:: Your task ::
Within the records that follow, find every line containing the string "period". Copy those lines.

[Stored items]
This design comes from an exercise in tuning for small area, a short achievable clock period and few clock cycles per item on the open sky130 flow, not from production work. In this exercise RTL edits were held to simulation tests only and were not proved equivalent to the original. No activity file was given, so power comes from the tool's default toggle rates.

== v6 ==
==> flow/design.v <==
module cakeLane
#(
	parameter bit FallsDown = 1'b1,
	parameter logic [1:0] Speed = 2'd1,
	parameter logic [53:0] StartY = '0,
	parameter int NumWrap = 6,
	parameter logic [17:0] WrapOrder = '0
)(
	input logic update,
	input logic rst,
	input logic step,
	output logic [8:0] ringShift,
	output logic [8:0] driftShift,
	input logic [8:0] ringY,
	input logic [9:0] driftY,
	input logic qYHigh,
	output logic [5:0] rowHit
);
	localparam int CakesPerLane = 6;
	localparam int Ring = 480 / Speed;
	localparam int CakeSize = 20;
	localparam int CountW = FallsDown ? 9 : $clog2(Ring);
	logic [CountW-1:0] count;
	logic [7:0] drift;
	logic [2:0] wraps;
	logic [CakesPerLane-1:0] wrapped;
	logic atEdge;
	logic roundEnd;
	logic [CountW-1:0] countNext;
	logic [7:0] driftUp;
	if (Speed == 2'd2)
	begin : gShift2
		assign ringShift = 9'({count, 1'b0});
	end
	else
	begin : gShift1
		assign ringShift = 9'(count);
	end
	assign driftShift = {drift, 1'b0};
	function automatic logic inWindow9(input logic [8:0] pos, input int lo);
		int a;
		int b;
		a = (lo + 1) % 512;
		b = (lo + CakeSize - 1) % 512;
		if (a <= b)
			inWindow9 = (pos >= 9'(a)) && (pos <= 9'(b));
		else
			inWindow9 = (pos >= 9'(a)) || (pos <= 9'(b));
	endfunction
	function automatic logic inWindow10(input logic [9:0] pos, input int lo);
		int a;
		int b;
		a = (lo + 1) % 1024;
		b = (lo + CakeSize - 1) % 1024;
		if (a <= b)
			inWindow10 = (pos >= 10'(a)) && (pos <= 10'(b));
		else
			inWindow10 = (pos >= 10'(a)) || (pos <= 10'(b));
	endfunction
	function automatic logic [CountW-1:0] countAt(input int m);
		countAt = FallsDown ? CountW'((512 - m) % 512) : CountW'(m);
	endfunction
	function automatic int edgeMoves(input int w);
		int k;
		k = int'(StartY[9*WrapOrder[3*w +: 3] +: 9]) / int'(Speed);
		edgeMoves = FallsDown ? Ring - k : k;
	endfunction
	function automatic int wrapRank(input int c);
		wrapRank = CakesPerLane;
		for (int w = 0; w < NumWrap; w++)
			if (int'(WrapOrder[3*w +: 3]) == c)
				wrapRank = w;
	endfunction
	assign countNext[0] = !count[0];
	for (genvar i = 1; i < CountW; i++)
	begin : gCountNext
		if (FallsDown)
			assign countNext[i] = count[i] ^ !(|count[i-1:0]);
		else
			assign countNext[i] = count[i] ^ (&count[i-1:0]);
	end
	assign driftUp[0] = !drift[0];
	for (genvar i = 1; i < 8; i++)
	begin : gDriftUp
		assign driftUp[i] = drift[i] ^ (&drift[i-1:0]);
	end
	always_comb
	begin
		for (int c = 0; c < CakesPerLane; c++)
		begin
			int s;
			s = int'(StartY[9*c +: 9]);
			wrapped[c] = (wraps > 3'(wrapRank(c)));
			if (Speed != 2'd1 && s % 2 == 1)
				rowHit[c] = ({drift, 1'b0} > 9'(s)) ? inWindow10(driftY, s + 512) : inWindow10(driftY, s);
			else if (wrapped[c])
				rowHit[c] = !qYHigh && inWindow9(ringY, FallsDown ? s + 32 : s + 512 - 32);
			else
				rowHit[c] = !qYHigh && inWindow9(ringY, s);
		end
	end
	always_ff @(posedge update)
	begin
		if (rst)
		begin
			count <= '0;
			drift <= '0;
			wraps <= '0;
			atEdge <= 1'b0;
			roundEnd <= 1'b0;
		end
		else if (step)
		begin
			if (atEdge)
			begin
				wraps <= wraps + 3'd1;
				atEdge <= 1'b0;
			end
			else
			begin
				if (roundEnd)
				begin
					count <= '0;
					wraps <= '0;
				end
				else
					count <= countNext;
				drift <= driftUp;
				atEdge <= 1'b0;
				for (int w = 0; w < NumWrap; w++)
					if (!roundEnd && wraps == 3'(w) && count == countAt(edgeMoves(w) - 1))
						atEdge <= 1'b1;
				roundEnd <= !roundEnd && (count == countAt(Ring - 2));
			end
		end
	end
endmodule
module cakeRowAdd
#(
	parameter int W = 12
)(
	input logic [W-1:0] a,
	input logic [W-1:0] b,
	input logic cin,
	output logic [W-1:0] sum,
	output logic carry5
);
	logic [W-1:0] p0;
	logic [W-1:0] g;
	logic [W-1:0] p;
	always_comb
	begin
		p0 = a ^ b;
		g = a & b;
		p = p0;
		g[0] = g[0] | (p0[0] & cin);
		for (int d = 1; d < W; d = 2 * d)
			for (int i = W - 1; i >= d; i--)
			begin
				g[i] = g[i] | (p[i] & g[i-d]);
				p[i] = p[i] & p[i-d];
			end
		carry5 = g[4];
		sum[0] = p0[0] ^ cin;
		for (int i = 1; i < W; i++)
			sum[i] = p0[i] ^ g[i-1];
	end
endmodule
module pixelQueryFifo
(
	input logic update,
	input logic rst,
	input logic pixelReq,
	input logic stepLate,
	input logic [9:0] pixelX,
	input logic [9:0] pixelY,
	output logic pixelAck,
	input logic [35:0] laneRingShift,
	input logic [8:0] driftShift,
	output logic qValid,
	output logic [3:0] qLane,
	output logic qYHigh,
	output logic [35:0] qRingY,
	output logic [9:0] qDriftY,
	input logic qPop
);
	localparam int CakeSize = 20;
	localparam logic [39:0] LaneX = {10'd510, 10'd240, 10'd100, 10'd65};
	logic push;
	logic room;
	logic [3:0] inLane;
	logic takenValid;
	logic [3:0] takenLane;
	logic [9:0] takenY;
	logic [8:0] shiftNow;
	logic [8:0] shift;
	logic [9:0] frameNext;
	logic carry5;
	logic [3:0] ring2HighNext;
	logic [9:0] frame;
	logic [3:0] ring2High;
	assign room = !takenValid || qPop;
	assign push = pixelReq && !pixelAck && room && !stepLate;
	always_comb
	begin
		shiftNow = '0;
		for (int l = 0; l < 4; l++)
			shiftNow = shiftNow | (inLane[l] ? ((l == 2) ? driftShift : laneRingShift[9*l +: 9]) : 9'd0);
	end
	always_comb
	begin
		for (int l = 0; l < 4; l++)
			inLane[l] = (pixelX > LaneX[10*l +: 10]) && ({1'b0, pixelX} < {1'b0, LaneX[10*l +: 10]} + 11'(CakeSize));
	end
	always_ff @(posedge update)
	begin
		if (rst)
		begin
			pixelAck <= 1'b0;
			takenValid <= 1'b0;
			qValid <= 1'b0;
		end
		else
		begin
			if (push)
				pixelAck <= 1'b1;
			else if (!pixelReq)
				pixelAck <= 1'b0;
			if (push)
				takenValid <= 1'b1;
			else if (qPop)
				takenValid <= 1'b0;
			qValid <= takenValid && !qPop;
		end
	end
	always_ff @(posedge update)
	begin
		if (room)
		begin
			takenLane <= inLane;
			takenY <= pixelY;
			shift <= shiftNow;
		end
	end
	cakeRowAdd #(.W(10)) frameAdd (
		.a(takenY),
		.b({1'b0, shift}),
		.cin(1'b0),
		.sum(frameNext),
		.carry5(carry5)
	);
	logic [3:0] ring2High0;
	logic [3:0] ring2High1;
	assign ring2High0 = takenY[8:5] + laneRingShift[18+5 +: 4];
	assign ring2High1 = takenY[8:5] + laneRingShift[18+5 +: 4] + 4'd1;
	assign ring2HighNext = carry5 ? ring2High1 : ring2High0;
	always_ff @(posedge update)
	begin
		qLane <= takenLane;
		qYHigh <= takenY[9];
		frame <= frameNext;
		ring2High <= ring2HighNext;
	end
	always_comb
	begin
		qRingY = {frame[8:0], {ring2High, frame[4:0]}, frame[8:0], frame[8:0]};
		qDriftY = frame;
	end
endmodule
module cakeHitTester
(
	input logic update,
	input logic rst,
	input logic qValid,
	input logic [3:0] qLane,
	output logic qPop,
	input logic [23:0] rowHit,
	output logic hitReq,
	output logic [23:0] hitMask,
	input logic hitAck
);
	localparam int NumLanes = 4;
	localparam int CakesPerLane = 6;
	logic [23:0] hitNow;
	always_comb
	begin
		for (int l = 0; l < NumLanes; l++)
			for (int c = 0; c < CakesPerLane; c++)
				hitNow[l * CakesPerLane + c] = qLane[l] && rowHit[l * CakesPerLane + c];
	end
	assign qPop = qValid && !hitReq && !hitAck;
	always_ff @(posedge update)
	begin
		if (rst)
			hitReq <= 1'b0;
		else if (qPop)
			hitReq <= 1'b1;
		else if (hitAck)
			hitReq <= 1'b0;
	end
	always_ff @(posedge update)
	begin
		if (!hitReq)
			hitMask <= hitNow;
	end
endmodule
module cakeField
(
	input logic update,
	input logic rst,
	input logic step,
	input logic pixelReq,
	input logic [9:0] pixelX,
	input logic [9:0] pixelY,
	output logic pixelAck,
	output logic hitReq,
	output logic [23:0] hitMask,
	input logic hitAck
);
	localparam int NumLanes = 4;
	localparam logic [3:0] LaneFallsDown = 4'b1001;
	localparam logic [7:0] LaneSpeed = {2'd1, 2'd2, 2'd1, 2'd1};
	localparam logic [215:0] LaneStartY = {
		{9'd400, 9'd330, 9'd255, 9'd200, 9'd100, 9'd20},
		{9'd375, 9'd350, 9'd210, 9'd180, 9'd75, 9'd25},
		{9'd440, 9'd340, 9'd290, 9'd220, 9'd150, 9'd50},
		{9'd450, 9'd370, 9'd290, 9'd200, 9'd150, 9'd70}
	};
	localparam logic [15:0] LaneNumWrap = {4'd6, 4'd3, 4'd6, 4'd6};
	localparam logic [71:0] LaneWrapOrder = {
		{3'd0, 3'd1, 3'd2, 3'd3, 3'd4, 3'd5},
		{3'd0, 3'd0, 3'd0, 3'd4, 3'd3, 3'd2},
		{3'd5, 3'd4, 3'd3, 3'd2, 3'd1, 3'd0},
		{3'd0, 3'd1, 3'd2, 3'd3, 3'd4, 3'd5}
	};
	logic [23:0] rowHit;
	logic qValid;
	logic [3:0] qLane;
	logic qYHigh;
	logic qPop;
	logic [35:0] laneRingShift;
	logic [35:0] laneDriftShift;
	logic [35:0] qRingY;
	logic [9:0] qDriftY;
	logic stepLate;
	always_ff @(posedge update)
	begin
		if (rst)
			stepLate <= 1'b0;
		else
			stepLate <= step;
	end
	for (genvar g = 0; g < NumLanes; g++)
	begin : gLane
		cakeLane #(
			.FallsDown(LaneFallsDown[g]),
			.Speed(LaneSpeed[2*g +: 2]),
			.StartY(LaneStartY[54*g +: 54]),
			.NumWrap(int'(LaneNumWrap[4*g +: 4])),
			.WrapOrder(LaneWrapOrder[18*g +: 18])
		) lane (
			.update(update),
			.rst(rst),
			.step(stepLate),
			.ringShift(laneRingShift[9*g +: 9]),
			.driftShift(laneDriftShift[9*g +: 9]),
			.ringY(qRingY[9*g +: 9]),
			.driftY(qDriftY),
			.qYHigh(qYHigh),
			.rowHit(rowHit[6*g +: 6])
		);
	end
	pixelQueryFifo queryFifo (
		.update(update),
		.rst(rst),
		.pixelReq(pixelReq),
		.stepLate(stepLate),
		.pixelX(pixelX),
		.pixelY(pixelY),
		.pixelAck(pixelAck),
		.laneRingShift(laneRingShift),
		.driftShift(laneDriftShift[18 +: 9]),
		.qValid(qValid),
		.qLane(qLane),
		.qYHigh(qYHigh),
		.qRingY(qRingY),
		.qDriftY(qDriftY),
		.qPop(qPop)
	);
	cakeHitTester hitTester (
		.update(update),
		.rst(rst),
		.qValid(qValid),
		.qLane(qLane),
		.qPop(qPop),
		.rowHit(rowHit),
		.hitReq(hitReq),
		.hitMask(hitMask),
		.hitAck(hitAck)
	);
endmodule
Settings: LEC_CHECK=0, CAP_MARGIN=20, CORE_MARGIN=2, CORE_UTILIZATION=40, CTS_BUF_LIST=sky130_fd_sc_hd__clkbuf_4 sky130_fd_sc_hd__clkbuf_8, SETUP_SLACK_MARGIN=2.2, SLEW_MARGIN=20; clock period 4.5 ns.
standard.sh (not shown) runs the stock make flow with config.mk's settings and CLKGATE_MAP_FILE= SYNTH_SCRIPT=/design/flow/synth_recipe.tcl, a recipe that flattens the netlist after the stock synthesis.
==> flow/flow/run.sh <==
#!/bin/bash
# Own layout flow: the standard flow, with the port buffers made from
# plain buffers (the standard flow picks a slow delay cell for them) and
# with the resizer free to swap a cell for one of another footprint.
# Synthesis is the standard one except that it leaves adders to ABC
# instead of mapping them to the library's full/half adder cells
# (ADDER_MAP_FILE empty); registers and their names are unchanged.
set -euo pipefail
bash standard.sh ADDER_MAP_FILE= synth > synth.log 2>&1
bash standard.sh \
	ADDER_MAP_FILE= \
	"BUFFER_PORTS_ARGS=-buffer_cell sky130_fd_sc_hd__buf_2" \
	MATCH_CELL_FOOTPRINT=0 \
	finish > layout.log 2>&1
Testbench counts of v6, summed over its fixed seeds: cycles 7,096, queries 3,072.
Relative to v6, the following input files were edited for v7:
diff --git a/flow/design.v b/flow/design.v
--- a/flow/design.v
+++ b/flow/design.v
@@ -168,13 +168,12 @@
 endmodule
 module pixelQueryFifo
 (
 	input logic update,
 	input logic rst,
 	input logic pixelReq,
-	input logic stepLate,
 	input logic [9:0] pixelX,
 	input logic [9:0] pixelY,
 	output logic pixelAck,
 	input logic [35:0] laneRingShift,
 	input logic [8:0] driftShift,
 	output logic qValid,
@@ -184,26 +183,24 @@
 	output logic [9:0] qDriftY,
 	input logic qPop
 );
 	localparam int CakeSize = 20;
 	localparam logic [39:0] LaneX = {10'd510, 10'd240, 10'd100, 10'd65};
 	logic push;
-	logic room;
 	logic [3:0] inLane;
 	logic takenValid;
 	logic [3:0] takenLane;
 	logic [9:0] takenY;
 	logic [8:0] shiftNow;
 	logic [8:0] shift;
 	logic [9:0] frameNext;
 	logic carry5;
 	logic [3:0] ring2HighNext;
 	logic [9:0] frame;
 	logic [3:0] ring2High;
-	assign room = !takenValid || qPop;
-	assign push = pixelReq && !pixelAck && room && !stepLate;
+	assign push = pixelReq && !pixelAck && !takenValid;
 	always_comb
 	begin
 		shiftNow = '0;
 		for (int l = 0; l < 4; l++)
 			shiftNow = shiftNow | (inLane[l] ? ((l == 2) ? driftShift : laneRingShift[9*l +: 9]) : 9'd0);
 	end
@@ -225,20 +222,23 @@
 			if (push)
 				pixelAck <= 1'b1;
 			else if (!pixelReq)
 				pixelAck <= 1'b0;
 			if (push)
 				takenValid <= 1'b1;
-			else if (qPop)
+			else if (!qValid)
 				takenValid <= 1'b0;
-			qValid <= takenValid && !qPop;
+			if (!qValid)
+				qValid <= takenValid;
+			else if (qPop)
+				qValid <= 1'b0;
 		end
 	end
 	always_ff @(posedge update)
 	begin
-		if (room)
+		if (!takenValid)
 		begin
 			takenLane <= inLane;
 			takenY <= pixelY;
 			shift <= shiftNow;
 		end
 	end
@@ -253,16 +253,19 @@
 	logic [3:0] ring2High1;
 	assign ring2High0 = takenY[8:5] + laneRingShift[18+5 +: 4];
 	assign ring2High1 = takenY[8:5] + laneRingShift[18+5 +: 4] + 4'd1;
 	assign ring2HighNext = carry5 ? ring2High1 : ring2High0;
 	always_ff @(posedge update)
 	begin
-		qLane <= takenLane;
-		qYHigh <= takenY[9];
-		frame <= frameNext;
-		ring2High <= ring2HighNext;
+		if (!qValid)
+		begin
+			qLane <= takenLane;
+			qYHigh <= takenY[9];
+			frame <= frameNext;
+			ring2High <= ring2HighNext;
+		end
 	end
 	always_comb
 	begin
 		qRingY = {frame[8:0], {ring2High, frame[4:0]}, frame[8:0], frame[8:0]};
 		qDriftY = frame;
 	end
@@ -278,18 +281,20 @@
 	output logic hitReq,
 	output logic [23:0] hitMask,
 	input logic hitAck
 );
 	localparam int NumLanes = 4;
 	localparam int CakesPerLane = 6;
-	logic [23:0] hitNow;
+	logic [5:0] cakeNow;
+	logic [3:0] hitLane;
+	logic [5:0] hitCake;
 	always_comb
 	begin
+		cakeNow = '0;
 		for (int l = 0; l < NumLanes; l++)
-			for (int c = 0; c < CakesPerLane; c++)
-				hitNow[l * CakesPerLane + c] = qLane[l] && rowHit[l * CakesPerLane + c];
+			cakeNow = cakeNow | (qLane[l] ? rowHit[l * CakesPerLane +: CakesPerLane] : '0);
 	end
 	assign qPop = qValid && !hitReq && !hitAck;
 	always_ff @(posedge update)
 	begin
 		if (rst)
 			hitReq <= 1'b0;
@@ -298,13 +303,21 @@
 		else if (hitAck)
 			hitReq <= 1'b0;
 	end
 	always_ff @(posedge update)
 	begin
 		if (!hitReq)
-			hitMask <= hitNow;
+		begin
+			hitLane <= qLane;
+			hitCake <= cakeNow;
+		end
+	end
+	always_comb
+	begin
+		for (int l = 0; l < NumLanes; l++)
+			hitMask[l * CakesPerLane +: CakesPerLane] = hitLane[l] ? hitCake : '0;
 	end
 endmodule
 module cakeField
 (
 	input logic update,
 	input logic rst,
@@ -339,45 +352,36 @@
 	logic qYHigh;
 	logic qPop;
 	logic [35:0] laneRingShift;
 	logic [35:0] laneDriftShift;
 	logic [35:0] qRingY;
 	logic [9:0] qDriftY;
-	logic stepLate;
-	always_ff @(posedge update)
-	begin
-		if (rst)
-			stepLate <= 1'b0;
-		else
-			stepLate <= step;
-	end
 	for (genvar g = 0; g < NumLanes; g++)
 	begin : gLane
 		cakeLane #(
 			.FallsDown(LaneFallsDown[g]),
 			.Speed(LaneSpeed[2*g +: 2]),
 			.StartY(LaneStartY[54*g +: 54]),
 			.NumWrap(int'(LaneNumWrap[4*g +: 4])),
 			.WrapOrder(LaneWrapOrder[18*g +: 18])
 		) lane (
 			.update(update),
 			.rst(rst),
-			.step(stepLate),
+			.step(step),
 			.ringShift(laneRingShift[9*g +: 9]),
 			.driftShift(laneDriftShift[9*g +: 9]),
 			.ringY(qRingY[9*g +: 9]),
 			.driftY(qDriftY),
 			.qYHigh(qYHigh),
 			.rowHit(rowHit[6*g +: 6])
 		);
 	end
 	pixelQueryFifo queryFifo (
 		.update(update),
 		.rst(rst),
 		.pixelReq(pixelReq),
-		.stepLate(stepLate),
 		.pixelX(pixelX),
 		.pixelY(pixelY),
 		.pixelAck(pixelAck),
 		.laneRingShift(laneRingShift),
 		.driftShift(laneDriftShift[18 +: 9]),
 		.qValid(qValid),
--- outcome ---
- From v6 to v7 the numbers moved as follows: relative contribution of the clock network to total power decreased 0.3 points; inverter count of the layout excluding clock inverters increased 2.
- v7 — delay contributed by the slowest stage of the critical path 0.03 ns higher, v6 as reference
- Compared with v6, in v7 layout buffer count excluding clock buffers shows an increase of about 80%; maximum ir drop on the vdd rail decreased 5.2%; summed area of non-filler cells in the final layout rose 480 µm².
- Of v6 and v7, the run reporting the lower mean instance size in the synthesized netlist was v7.
Testbench counts of v7, summed over its fixed seeds: cycles 7,096, queries 3,072.

## separate check: timing with driven ports
How much do the figures lean on ideal ports? The routed layouts below were timed once more, with nothing changed but the port constraints. Step 1 assumes that a clkbuf_16 drives the clock port and a buf_2 every other input. Step 2 also shifts input and output timing later by t, the mid clock arrival at the registers, as if the neighbouring blocks saw the same clock. a / b / c = ideal ports / drivers / drivers and shift; a / b = the first two.
| run | t (ns) | slack for setup (ns) | hold WS [ns] |
|---|---|---|---|
| v6 | 0.476 | 2.344 / 2.344 / 1.925 | 0.349 / 0.349 / 0.349 |
| v7 | 0.472 | 2.183 / 2.183 / 1.742 | 0.424 / 0.424 / 0.424 |
After both steps every run listed still meets setup and hold. For v7, which loses most, drivers alone change the setup slack by 0.000 ns; drivers and shift together by -0.441 ns.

:: Your solution ::
This design comes from an exercise in tuning for small area, a short achievable clock period and few clock cycles per item on the open sky130 flow, not from production work. In this exercise RTL edits were held to simulation tests only and were not proved equivalent to the original. No activity file was given, so power comes from the tool's default toggle rates.
Settings: LEC_CHECK=0, CAP_MARGIN=20, CORE_MARGIN=2, CORE_UTILIZATION=40, CTS_BUF_LIST=sky130_fd_sc_hd__clkbuf_4 sky130_fd_sc_hd__clkbuf_8, SETUP_SLACK_MARGIN=2.2, SLEW_MARGIN=20; clock period 4.5 ns.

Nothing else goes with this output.